ACTION ITEM: Only lines that contain the word "give" belong in the answer; copy them from the records below.

[Stored items]
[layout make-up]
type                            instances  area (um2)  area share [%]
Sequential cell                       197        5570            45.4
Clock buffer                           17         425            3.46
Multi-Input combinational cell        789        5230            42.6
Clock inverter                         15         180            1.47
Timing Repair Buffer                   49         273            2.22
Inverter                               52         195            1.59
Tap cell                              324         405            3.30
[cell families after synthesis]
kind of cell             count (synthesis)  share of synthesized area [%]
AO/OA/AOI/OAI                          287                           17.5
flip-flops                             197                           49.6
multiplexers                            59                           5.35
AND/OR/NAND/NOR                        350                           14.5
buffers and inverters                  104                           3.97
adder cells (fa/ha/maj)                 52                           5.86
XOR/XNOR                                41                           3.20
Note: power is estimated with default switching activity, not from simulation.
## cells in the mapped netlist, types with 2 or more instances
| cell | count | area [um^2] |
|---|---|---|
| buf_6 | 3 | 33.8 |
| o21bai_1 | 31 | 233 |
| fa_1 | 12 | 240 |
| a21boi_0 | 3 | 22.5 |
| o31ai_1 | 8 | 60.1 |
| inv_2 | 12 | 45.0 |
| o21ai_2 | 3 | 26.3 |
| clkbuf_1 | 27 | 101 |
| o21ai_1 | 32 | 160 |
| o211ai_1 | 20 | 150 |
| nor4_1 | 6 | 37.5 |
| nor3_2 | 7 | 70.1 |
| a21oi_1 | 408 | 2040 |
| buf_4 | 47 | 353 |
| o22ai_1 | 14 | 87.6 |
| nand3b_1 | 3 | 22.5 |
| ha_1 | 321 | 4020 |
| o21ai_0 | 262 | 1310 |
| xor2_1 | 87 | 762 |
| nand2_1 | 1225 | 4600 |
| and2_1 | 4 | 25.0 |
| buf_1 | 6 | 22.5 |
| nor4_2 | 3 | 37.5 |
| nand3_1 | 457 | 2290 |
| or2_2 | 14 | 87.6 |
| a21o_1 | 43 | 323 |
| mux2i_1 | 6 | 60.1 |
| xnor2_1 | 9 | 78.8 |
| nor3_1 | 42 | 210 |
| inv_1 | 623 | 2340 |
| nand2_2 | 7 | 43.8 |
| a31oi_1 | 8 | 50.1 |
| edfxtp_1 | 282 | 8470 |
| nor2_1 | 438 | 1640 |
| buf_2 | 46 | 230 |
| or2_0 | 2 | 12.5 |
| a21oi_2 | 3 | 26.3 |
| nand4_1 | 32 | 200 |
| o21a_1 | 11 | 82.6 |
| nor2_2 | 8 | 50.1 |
`src/rtl/hsc_pkg.sv`:
```
// Shared types, codes and bit-layout functions for the SECDED codec.
// No dependencies; every other file in rtl/ imports this package.
`default_nettype none

package hsc_pkg;

    localparam int CW_BITS  = 64;
    localparam int SYN_BITS = 6;
    localparam int R_BITS   = 3;

    localparam logic KIND_ENCODE = 1'b0;
    localparam logic KIND_DECODE = 1'b1;

    typedef enum logic [1:0] {
        ST_CLEAN     = 2'd0,
        ST_CORRECTED = 2'd1,
        ST_DOUBLE    = 2'd2
    } t_status;

    // Control that travels beside the payload from stage to stage.
    typedef struct packed {
        logic              valid;
        logic              kind;
        logic [R_BITS-1:0] r;
    } t_ctl;

    // Data bit d (counted from 0) lands on the (d+1)-th position (1-based) that is not a power of two.
    function automatic logic [CW_BITS-1:0] scatter_data(input logic [CW_BITS-1:0] data);
        logic [CW_BITS-1:0] cw;
        int                 d;
        cw = '0;
        d  = 0;
        for (int p = 1; p < CW_BITS; p++) begin
            if ((p & (p - 1)) != 0) begin
                cw[p-1] = data[d];
                d++;
            end
        end
        return cw;
    endfunction

    // Inverse of scatter_data: pack the data positions from bit 0 upward.
    function automatic logic [CW_BITS-1:0] gather_data(input logic [CW_BITS-1:0] cw);
        logic [CW_BITS-1:0] data;
        int                 d;
        data = '0;
        d    = 0;
        for (int p = 1; p < CW_BITS; p++) begin
            if ((p & (p - 1)) != 0) begin
                data[d] = cw[p-1];
                d++;
            end
        end
        return data;
    endfunction

    // Bit b is set when position b+1 is covered by parity bit i.
    function automatic logic [CW_BITS-1:0] cover_mask(input int i);
        logic [CW_BITS-1:0] m;
        m = '0;
        for (int b = 0; b < CW_BITS - 1; b++) begin
            m[b] = (((b + 1) >> i) & 1) != 0;
        end
        return m;
    endfunction

endpackage

`default_nettype wire

```
`src/rtl/hsc_prep.sv`:
```
// First pipeline stage: clamps the parity count, lays data onto codeword positions
// (encode) or takes the received codeword (decode), and trims to the code length.
// Depends on hsc_pkg.
`default_nettype none

module hsc_prep #(
    parameter int MAX_PARITY_BITS = 6
) (
    input  wire logic                         i_clk,
    input  wire logic                         i_rst_n,
    input  wire logic                         i_valid,
    input  wire logic                         i_kind,
    input  wire logic [hsc_pkg::R_BITS-1:0]   i_parity_count,
    input  wire logic [hsc_pkg::CW_BITS-1:0]  i_data_word,
    output hsc_pkg::t_ctl                     o_ctl,
    output logic      [hsc_pkg::CW_BITS-1:0]  o_word,
    output logic                              o_top
);
    import hsc_pkg::*;

    localparam logic [R_BITS-1:0] R_MIN = R_BITS'(2);
    localparam logic [R_BITS-1:0] R_MAX = R_BITS'(MAX_PARITY_BITS);

    logic [R_BITS-1:0]  r_clamped;
    logic [6:0]         hamming_len;
    logic [CW_BITS-1:0] len_mask;
    logic [CW_BITS-1:0] placed;

    t_ctl               r_ctl, n_ctl;
    logic [CW_BITS-1:0] r_word, n_word;
    logic               r_top, n_top;

    always_comb begin
        if (i_parity_count < R_MIN) begin
            r_clamped = R_MIN;
        end else if (i_parity_count > R_MAX) begin
            r_clamped = R_MAX;
        end else begin
            r_clamped = i_parity_count;
        end
        // Positions 1 .. 2^r-1 carry the Hamming code; the overall bit is kept aside.
        hamming_len = (7'd1 << r_clamped) - 7'd1;
        len_mask    = ~({CW_BITS{1'b1}} << hamming_len);
        placed      = (i_kind == KIND_ENCODE) ? scatter_data(i_data_word) : i_data_word;

        n_ctl.valid = i_valid;
        n_ctl.kind  = i_kind;
        n_ctl.r     = r_clamped;
        n_word      = placed & len_mask;
        n_top       = (i_kind == KIND_DECODE) ? i_data_word[hamming_len[5:0]] : 1'b0;
    end

    always_ff @(posedge i_clk) begin
        if (!i_rst_n) begin
            r_ctl <= '0;
        end else begin
            r_ctl <= n_ctl;
        end
    end

    always_ff @(posedge i_clk) begin
        r_word <= n_word;
        r_top  <= n_top;
    end

    assign o_ctl  = r_ctl;
    assign o_word = r_word;
    assign o_top  = r_top;

endmodule

`default_nettype wire

```
`src/rtl/hsc_parity.sv`:
```
// Second pipeline stage: the six Hamming parity trees and the parity of the
// whole Hamming part of the word. Depends on hsc_pkg.
`default_nettype none

module hsc_parity (
    input  wire logic                          i_clk,
    input  wire logic                          i_rst_n,
    input  wire hsc_pkg::t_ctl                 i_ctl,
    input  wire logic [hsc_pkg::CW_BITS-1:0]   i_word,
    input  wire logic                          i_top,
    output hsc_pkg::t_ctl                      o_ctl,
    output logic      [hsc_pkg::CW_BITS-1:0]   o_word,
    output logic                               o_top,
    output logic      [hsc_pkg::SYN_BITS-1:0]  o_par,
    output logic                               o_xsum
);
    import hsc_pkg::*;

    t_ctl                r_ctl;
    logic [CW_BITS-1:0]  r_word;
    logic                r_top;
    logic [SYN_BITS-1:0] r_par, n_par;
    logic                r_xsum, n_xsum;

    always_comb begin
        for (int i = 0; i < SYN_BITS; i++) begin
            n_par[i] = ^(i_word & cover_mask(i));
        end
        n_xsum = ^i_word;
    end

    always_ff @(posedge i_clk) begin
        if (!i_rst_n) begin
            r_ctl <= '0;
        end else begin
            r_ctl <= i_ctl;
        end
    end

    always_ff @(posedge i_clk) begin
        r_word <= i_word;
        r_top  <= i_top;
        r_par  <= n_par;
        r_xsum <= n_xsum;
    end

    assign o_ctl  = r_ctl;
    assign o_word = r_word;
    assign o_top  = r_top;
    assign o_par  = r_par;
    assign o_xsum = r_xsum;

endmodule

`default_nettype wire

```
`src/rtl/hsc_finish.sv`:
```
// Third pipeline stage: inserts parity bits and the overall bit (encode), or
// classifies, corrects and repacks the data (decode). Holds the output register.
// Depends on hsc_pkg.
`default_nettype none

module hsc_finish (
    input  wire logic                          i_clk,
    input  wire logic                          i_rst_n,
    input  wire hsc_pkg::t_ctl                 i_ctl,
    input  wire logic [hsc_pkg::CW_BITS-1:0]   i_word,
    input  wire logic                          i_top,
    input  wire logic [hsc_pkg::SYN_BITS-1:0]  i_par,
    input  wire logic                          i_xsum,
    output logic                               o_valid,
    output logic      [hsc_pkg::CW_BITS-1:0]   o_result_word,
    output logic      [1:0]                    o_status,
    output logic      [hsc_pkg::SYN_BITS-1:0]  o_syndrome
);
    import hsc_pkg::*;

    logic [SYN_BITS-1:0] hamming_len;
    logic [SYN_BITS-1:0] par_used;
    logic                enc_overall;
    logic [CW_BITS-1:0]  enc_word;
    logic                dec_overall;
    logic [CW_BITS-1:0]  fixed_word;
    t_status             dec_status;

    logic                r_valid;
    logic [CW_BITS-1:0]  r_result, n_result;
    t_status             r_status, n_status;
    logic [SYN_BITS-1:0] r_syndrome, n_syndrome;

    always_comb begin
        hamming_len = SYN_BITS'((7'd1 << i_ctl.r) - 7'd1);

        // Encode: only parity bits below r exist; the overall bit goes on top.
        par_used    = i_par & hamming_len;
        enc_overall = i_xsum ^ (^par_used);
        enc_word    = i_word;
        for (int i = 0; i < SYN_BITS; i++) begin
            enc_word[(1 << i) - 1] = enc_word[(1 << i) - 1] | par_used[i];
        end
        enc_word[hamming_len] = enc_overall;

        // Decode: odd overall parity means one error; even with a syndrome, two.
        dec_overall = i_xsum ^ i_top;
        fixed_word  = i_word;
        if (dec_overall) begin
            dec_status = ST_CORRECTED;
            if (i_par != '0) begin
                fixed_word = i_word ^ (CW_BITS'(1) << (i_par - SYN_BITS'(1)));
            end
        end else if (i_par != '0) begin
            dec_status = ST_DOUBLE;
        end else begin
            dec_status = ST_CLEAN;
        end

        if (i_ctl.kind == KIND_ENCODE) begin
            n_result   = enc_word;
            n_status   = ST_CLEAN;
            n_syndrome = '0;
        end else begin
            n_result   = gather_data(fixed_word);
            n_status   = dec_status;
            n_syndrome = i_par;
        end
    end

    always_ff @(posedge i_clk) begin
        if (!i_rst_n) begin
            r_valid <= 1'b0;
        end else begin
            r_valid <= i_ctl.valid;
        end
    end

    always_ff @(posedge i_clk) begin
        r_result   <= n_result;
        r_status   <= n_status;
        r_syndrome <= n_syndrome;
    end

    assign o_valid       = r_valid;
    assign o_result_word = r_result;
    assign o_status      = r_status;
    assign o_syndrome    = r_syndrome;

endmodule

`default_nettype wire

```
`src/rtl/hamming_secded_codec_core.sv`:
```
// Top level of the extended Hamming SECDED encoder/decoder, a three-stage pipeline.
// Depends on hsc_pkg, hsc_prep, hsc_parity and hsc_finish.
//
//   Channel   | Handshake            | Payload
//   ----------+----------------------+-----------------------------------------
//   command   | start, busy          | i_kind, i_parity_count, i_data_word
//   result    | o_result_valid       | o_result_word, o_status, o_syndrome
//
// A transfer on the command channel happens at a rising edge with start high and
// busy low. Busy is always low, so a new command may be issued in every cycle.
// Each command yields exactly one result, which passes through the three register
// stages (prep, parity trees, finish) in order and is shown for a single cycle while
// o_result_valid is high. The receiver cannot stall, and nothing inside ever waits.
// A synchronous low reset empties the pipeline; results in flight at that time are
// dropped.
`default_nettype none

module hamming_secded_codec_core #(
    // Largest parity count accepted; larger requests are clamped to it.
    parameter int MAX_PARITY_BITS = 6
) (
    input  wire logic                          i_clk,
    input  wire logic                          i_rst_n,
    input  wire logic                          start,
    output logic                               busy,
    input  wire logic                          i_kind,
    input  wire logic [hsc_pkg::R_BITS-1:0]    i_parity_count,
    input  wire logic [hsc_pkg::CW_BITS-1:0]   i_data_word,
    output logic                               o_result_valid,
    output logic      [hsc_pkg::CW_BITS-1:0]   o_result_word,
    output logic      [1:0]                    o_status,
    output logic      [hsc_pkg::SYN_BITS-1:0]  o_syndrome
);
    import hsc_pkg::*;

    t_ctl                s1_ctl;
    logic [CW_BITS-1:0]  s1_word;
    logic                s1_top;

    t_ctl                s2_ctl;
    logic [CW_BITS-1:0]  s2_word;
    logic                s2_top;
    logic [SYN_BITS-1:0] s2_par;
    logic                s2_xsum;

    // Every stage advances on every clock, so the block is never busy.
    assign busy = 1'b0;

    // Stage 1: clamp r, place data bits (encode) and trim to the code length.
    // The overall parity bit of a received codeword is carried separately.
    hsc_prep #(
        .MAX_PARITY_BITS(MAX_PARITY_BITS)
    ) u_prep (
        .i_clk          (i_clk),
        .i_rst_n        (i_rst_n),
        .i_valid        (start),
        .i_kind         (i_kind),
        .i_parity_count (i_parity_count),
        .i_data_word    (i_data_word),
        .o_ctl          (s1_ctl),
        .o_word         (s1_word),
        .o_top          (s1_top)
    );

    // Stage 2: the parity trees. For encode they give the parity bits to insert;
    // for decode the same trees give the syndrome.
    hsc_parity u_parity (
        .i_clk   (i_clk),
        .i_rst_n (i_rst_n),
        .i_ctl   (s1_ctl),
        .i_word  (s1_word),
        .i_top   (s1_top),
        .o_ctl   (s2_ctl),
        .o_word  (s2_word),
        .o_top   (s2_top),
        .o_par   (s2_par),
        .o_xsum  (s2_xsum)
    );

    // Stage 3: build the codeword, or correct, classify and repack the data,
    // into the output register.
    hsc_finish u_finish (
        .i_clk         (i_clk),
        .i_rst_n       (i_rst_n),
        .i_ctl         (s2_ctl),
        .i_word        (s2_word),
        .i_top         (s2_top),
        .i_par         (s2_par),
        .i_xsum        (s2_xsum),
        .o_valid       (o_result_valid),
        .o_result_word (o_result_word),
        .o_status      (o_status),
        .o_syndrome    (o_syndrome)
    );

endmodule

`default_nettype wire
```
**config.mk**
```make
export PLATFORM = sky130hd
export DESIGN_NAME = sgag_grad_unit
export DESIGN_NICKNAME = d
export VERILOG_FILES = /design/src/rtl/sigmoid_activation_gradient_unit_defines.svh /design/src/rtl/sgag_pkg.sv /design/src/rtl/sgag_grad_unit.sv
export SDC_FILE = /design/constraint.sdc
export NUM_CORES = 1
export LEC_CHECK = 0
export BUFFER_PORTS_ARGS = -buffer_cell sky130_fd_sc_hd__buf_2
export CORE_UTILIZATION = 55
export CTS_BUF_LIST = sky130_fd_sc_hd__clkbuf_16
export DETAILED_ROUTE_END_ITERATION = 7
export PLACE_DENSITY = 0.75
export RECOVER_POWER = 25
export SYNTH_ARGS = -nofsm -noshare
export SYNTH_HDL_FRONTEND = slang
export SYNTH_SLANG_ARGS = --single-unit
```
**constraint.sdc**
```tcl
create_clock -name clk -period 14 [get_ports clk]
set_input_delay 2.1 -clock clk [delete_from_list [all_inputs] [get_ports clk]]
set_output_delay 2.1 -clock clk [all_outputs]
set_load 0.1 [all_outputs]
```
**src/rtl/sigmoid_activation_gradient_unit_defines.svh**
```systemverilog
// assertion macros for the sigmoid activation and gradient unit
// used by the top level only; needs a clock named clk and a reset named rst in scope
`ifndef SIGMOID_ACTIVATION_GRADIENT_UNIT_DEFINES_SVH
`define SIGMOID_ACTIVATION_GRADIENT_UNIT_DEFINES_SVH
`ifndef SYNTH
`define SGAG_ASSERT_SAME(label, ante, cons) \
  label: assert property (@(posedge clk) disable iff (rst) (ante) |-> (cons)) \
    else $error("sgag: same-cycle check failed");
`define SGAG_ASSERT_NEXT(label, ante, cons) \
  label: assert property (@(posedge clk) disable iff (rst) (ante) |=> (cons)) \
    else $error("sgag: next-cycle check failed");
`else
`define SGAG_ASSERT_SAME(label, ante, cons)
`define SGAG_ASSERT_NEXT(label, ante, cons)
`endif
`endif

```
**src/rtl/sgag_pkg.sv**
```systemverilog
// shared types, constants and the plan sigmoid function
// no dependencies
`timescale 1ns / 1ps
`default_nettype none

package sgag_pkg;

  localparam int StoreDepthDefault = 1024;
  localparam int FeatureCountW     = 11;
  localparam int IndexW            = 10;
  localparam int DataW             = 16;
  localparam int ProdW             = IndexW + FeatureCountW;
  localparam int FullAddrW         = ProdW + 1;
  localparam int PAddrW            = 3;
  localparam int PDataW            = 32;

  // register index taken from paddr[2]
  localparam logic RegIdxFeatureCount = 1'b0;
  localparam logic [FeatureCountW-1:0] FeatureCountReset = FeatureCountW'(1);

  typedef enum logic {
    CmdForward  = 1'b0,
    CmdBackward = 1'b1
  } cmd_t;

  typedef struct packed {
    cmd_t                     cmd;
    logic [IndexW-1:0]        row_index;
    logic [IndexW-1:0]        col_index;
    logic signed [DataW-1:0]  value_in;
  } req_t;

  typedef struct packed {
    logic signed [DataW-1:0]  result_value;
    logic                     range_error;
  } rsp_t;

  typedef struct packed {
    logic prod_en;
    logic addr_en;
  } addr_en_t;

  typedef struct packed {
    logic write;
    logic read;
  } store_ctl_t;

  // plan piecewise-linear sigmoid, q4.12 in, q0.15 out saturated to 32767
  function automatic logic [DataW-1:0] plan_sigmoid(input logic signed [DataW-1:0] x);
    logic [DataW-1:0] a;
    logic [DataW-1:0] y;
    a = x[DataW-1] ? (DataW'(0) - DataW'(x)) : DataW'(x);
    if (a >= 16'd20480) begin
      y = 16'd32768;
    end else if (a >= 16'd9728) begin
      y = (a >> 2) + 16'd27648;
    end else if (a >= 16'd4096) begin
      y = a + 16'd20480;
    end else begin
      y = (a << 1) + 16'd16384;
    end
    if (x[DataW-1]) begin
      y = 16'd32768 - y;
    end
    if (y > 16'd32767) begin
      y = 16'd32767;
    end
    return y;
  endfunction

endpackage

`default_nettype wire

```
**src/rtl/sgag_grad_unit.sv**
```systemverilog
// gradient datapath: registered fx*(1-fx), then upstream gradient times that term
// depends on sgag_pkg
`timescale 1ns / 1ps
`default_nettype none

module sgag_grad_unit (
  input  wire logic                               clk,
  input  wire logic                               en,
  input  wire logic [sgag_pkg::DataW-1:0]         fx,
  input  wire logic signed [sgag_pkg::DataW-1:0]  grad,
  output logic signed [sgag_pkg::DataW-1:0]       grad_out
);

  localparam int FxW   = sgag_pkg::DataW - 1;
  localparam int DerW  = 2 * FxW;
  localparam int GpW   = 2 * sgag_pkg::DataW;

  logic [sgag_pkg::DataW-1:0] one_minus;
  logic [DerW-1:0]            der_prod;
  logic [FxW-1:0]             der;
  logic signed [GpW-1:0]      gp;

  // stored activations are q0.15 in 0..32767, sign bit never set
  assign one_minus = sgag_pkg::DataW'(17'd32768 - 17'(fx[FxW-1:0]));
  assign der_prod  = DerW'(fx[FxW-1:0]) * DerW'(one_minus);

  always_ff @(posedge clk) begin
    if (en) begin
      der <= der_prod[DerW-1:FxW];
    end
  end

  // arithmetic shift by 15 floors, result fits 16 bits
  assign gp       = GpW'(grad) * GpW'($signed({1'b0, der}));
  assign grad_out = gp[FxW+sgag_pkg::DataW-1:FxW];

endmodule

`default_nettype wire

```
Word level (Yosys, flattened, before mapping). Cells that the tools add are included.

Register bits: 15. Bits of input ports: 34. Word-level logic and storage cells: 4.

Add/subtract/negate cells: 1. Multiply operators: 2.

Operators with widths (number): $mul A16 B16 Y31 (1); $mul A15 B16 Y30 (1); $sub A16 B15 Y16 const A (1).

Logic depth before layout (Yosys ltp).
Depth in word-level cells: 2. Gate-level depth with buffers: 32. Mapped depth without buffers: 30.

Worst setup path before layout. Ideal clock, no wire load.

Path type: input to output. Start point: input grad[11] (netlist name). End point: output grad_out[12] (netlist name). Arrival time: 8749 ps. Data required time: 11900 ps. Setup slack: 3151 ps. Stages: 20. Path buffers: 1. Cells stage by stage: clkbuf_1 -> nand2_1 -> fa_1 -> inv_1 -> fa_1 -> inv_1 -> fa_1 -> fa_1 -> inv_1 -> fa_1 -> fa_1 -> ha_1 -> a211oi_2 -> o22ai_1 -> nor3_2 -> a21oi_1 -> a221o_2 -> a221o_2 -> a21o_1 -> xor2_1.

Cells in the longest elaborated chain, start to end: 1.

Ends and longest elaborated chain: from (decl) (RTL line sgag_grad_unit.sv:10) `input wire logic signed [sgag_pkg::DataW-1:0] grad,`; $mul A16 B16 Y31 (RTL line sgag_grad_unit.sv:34) `assign gp = GpW'(grad) * GpW'($signed({1'b0, der}));`; to (decl) (RTL line sgag_grad_unit.sv:11) `output logic signed [sgag_pkg::DataW-1:0] grad_out`.

No other way between the ends.

Worst setup path in the final report.
Start point: input grad[11] (netlist name). End point: output grad_out[15] (netlist name).

The elaborated chain is that of the path after synthesis.

==> results.md <==
* Via Count at 11,680
* Area growth syn-to-layout at 3.702%
* Largest register FFs at 15
* Synthesized instance count at 1,823
* Initial antenna violation count at 1
* CP Data Required Time at 11,900 ps
* Critical Path Start Type: input port
* Row cnt at 63
* Synth area leaders: fa_1, ha_1, inv_1
* DRC viols at 0
* Asr flop ratio synth at 0
* Largest area contributor in the synthesized netlist: fa_1
* Post-DRT Antenna Nets at 0
* CP top delay family: adder cells
* Core ar. at 0.02987 sq mm
* Post-Syn Area at 0.01687 sq mm
* Clock slew at reported path FFs at 50 ps
* Top Registers: der x15
* Yosys reg bits at 15
* Critical path buffer and inverter count at 5
* H-tree Lvls at 1
* Final slew viol count at 0
* CTS Buf Count at 3
* First-pass GRT wire length at 62.78 mm
* Die width at 177.1 microns
* DR vias/cell at 5.268
* Setup Viol. Count Final at 0
* Post-CTS Setup Bufs at 0
* Post-cts sizing count at 0
* CTS max path bufs at 2
* Final WL at 36.08 mm
* Register area share after synthesis at 0.02671
* Largest net degree at the start of global routing at 24
* Starting Density at 0.5646
* Die height at 177.1 microns
* Status: complete, no violations
* Number of global-route vias before repair at 13,430
* Share of the synthesized area in the top cell type at 0.4950
* Setup TNS at 0 ps
* Dpl hpwl at 29.59 mm
* DR pass1 iterations at 6
* Crit-path cells: buf_2 -> nand2_1 -> fa_1 -> inv_1 -> fa_1 -> inv_1 -> fa_1 -> fa_1 -> inv_1 -> fa_1 -> fa_1 -> ha_1 -> a211oi_2 -> o22ai_1 -> nor3_2 -> a21oi_1 -> a221o_2 -> a221o_2 -> a2111o_1 -> a31oi_2 -> xnor2_1 -> buf_2
* Actual slew at the worst max-slew pin at 856.4 ps
* Syn avg cell area at 9.252 sq um
* Die Area at 0.03137 sq mm
* Most frequent cells in the layout: inv_1, fa_1, ha_1
* CP dominant cell by count: fa_1
* Distinct cells, synth at 48
* Total gr overflow at 0
* Synth warn at 0
* I/O Buffers at 48
* WHS at 2521 ps
* Final #Nets at 2,460
* Maxcap violations at 0
* Endpoints failing hold at 0
* Layout cell share with drive strength beyond 1 at 0.03286
* # hold bufs at CTS at 0
* Min Clock Period, post-route at 10,920 ps
* Biggest register: der
* Crit-path max cell delay at 570 ps
* Most common cell after layout, fill and taps aside: inv_1
* Setup crit end kind: output pin
* FMAX at 0.09154 GHz
* Worst slew margin at 0.4143
* Crit path max fanout at 15
* Number of flops mapped to enable cells by yosys at 15
* Total Routing Usage GR at 0.2544
* Period utilization at 0.7803
* Initial DRC Count at 626
* CP arrival at 8820 ps
* Avg WL per Cell at 16.27 microns
* CTS tree: yes
* RSZ-0062 raised after global routing: no
* Critical setup path kind: input port to output pin
* Routability congestion estimate at 0.8528
* Filler instances at 2,582
* Most used DFF post-synth: edfxtp_1
* Worst Hold Class: input port to flop
* Ports at 50
* CP max stage cell: fa_1
* CTS root buffer: clkbuf_16
* Clock sink count at 15
-- final cells by class --
| cell class | count | area, sq um | area share |
|---|---|---|---|
| Multi-Input combinational cell | 1269 | 14390 | 0.8229 |
| Inverter | 490 | 1839 | 0.1052 |
| Tap cell | 390 | 488.0 | 0.02790 |
| Sequential cell | 15 | 450.4 | 0.02575 |
| Timing Repair Buffer | 48 | 239.0 | 0.01366 |
| Clock buffer | 3 | 75.07 | 0.004292 |
| Clock inverter | 1 | 3.754 | 0.0002146 |
| Antenna cell | 1 | 2.502 | 0.0001431 |
-- cells in the mapped netlist, types with 23 or more instances --
cell type	count
fa_1	417
clkbuf_1	58
nor2_1	47
inv_1	488
nor2b_1	81
xnor2_1	31
nand2_1	159
nand2b_1	92
and2_1	119
a21oi_1	23
ha_1	182
-- layer usage --
metal	part of all wire	track usage	vias up
li1	-	-	5277
met1	0.41	0.3175	6015
met2	0.52	0.4639	311
met3	0.044	0.02642	77
met4	0.028	0.07184	0
met5	0	0	-
-- kinds of logic (layout without fill, tap and decap cells) --
group / count (synthesis) / in the layout / synth area share
AO/OA/AOI/OAI: 82 / 82 / 0.03220
XOR/XNOR: 42 / 42 / 0.02181
adder cells (fa/ha/maj): 599 / 599 / 0.6300
buffers and inverters: 551 / 542 / 0.1226
flip-flops: 15 / 15 / 0.02671
other: 2 / 15 / 0.0004453
AND/OR/NAND/NOR: 532 / 532 / 0.1662
-- path summary, 6_finish.rpt --
kind              startpoint  cells past startpoint      endpoint  slack, ps
setup / recovery    grad[11]                     22  grad_out[15]       3080
hold / removal            en                      1        der[5]       2520
-- metrics by stage --
stage | setup slack (ps) | utilization | cell area, sq um | std cells
after global routing | 2693 | 0.5855 | 17490 | 2217
after floorplan | 3151 | - | 16910 | 1835
final | 3076 | 0.5855 | 17490 | 2217
after CTS | 3078 | 0.5854 | 17490 | 2216
after detailed placement | 2983 | 0.5828 | 17410 | 2212
after global placement | 3112 | 0.5828 | 17410 | 2212
Power is left out: the tool's default activity adds up to more than one toggle a clock period on the data nets, which glitch-free logic cannot reach.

THE COMPLETED TASK:
    // Stage 2: the parity trees. For encode they give the parity bits to insert;
    // for decode the same trees give the syndrome.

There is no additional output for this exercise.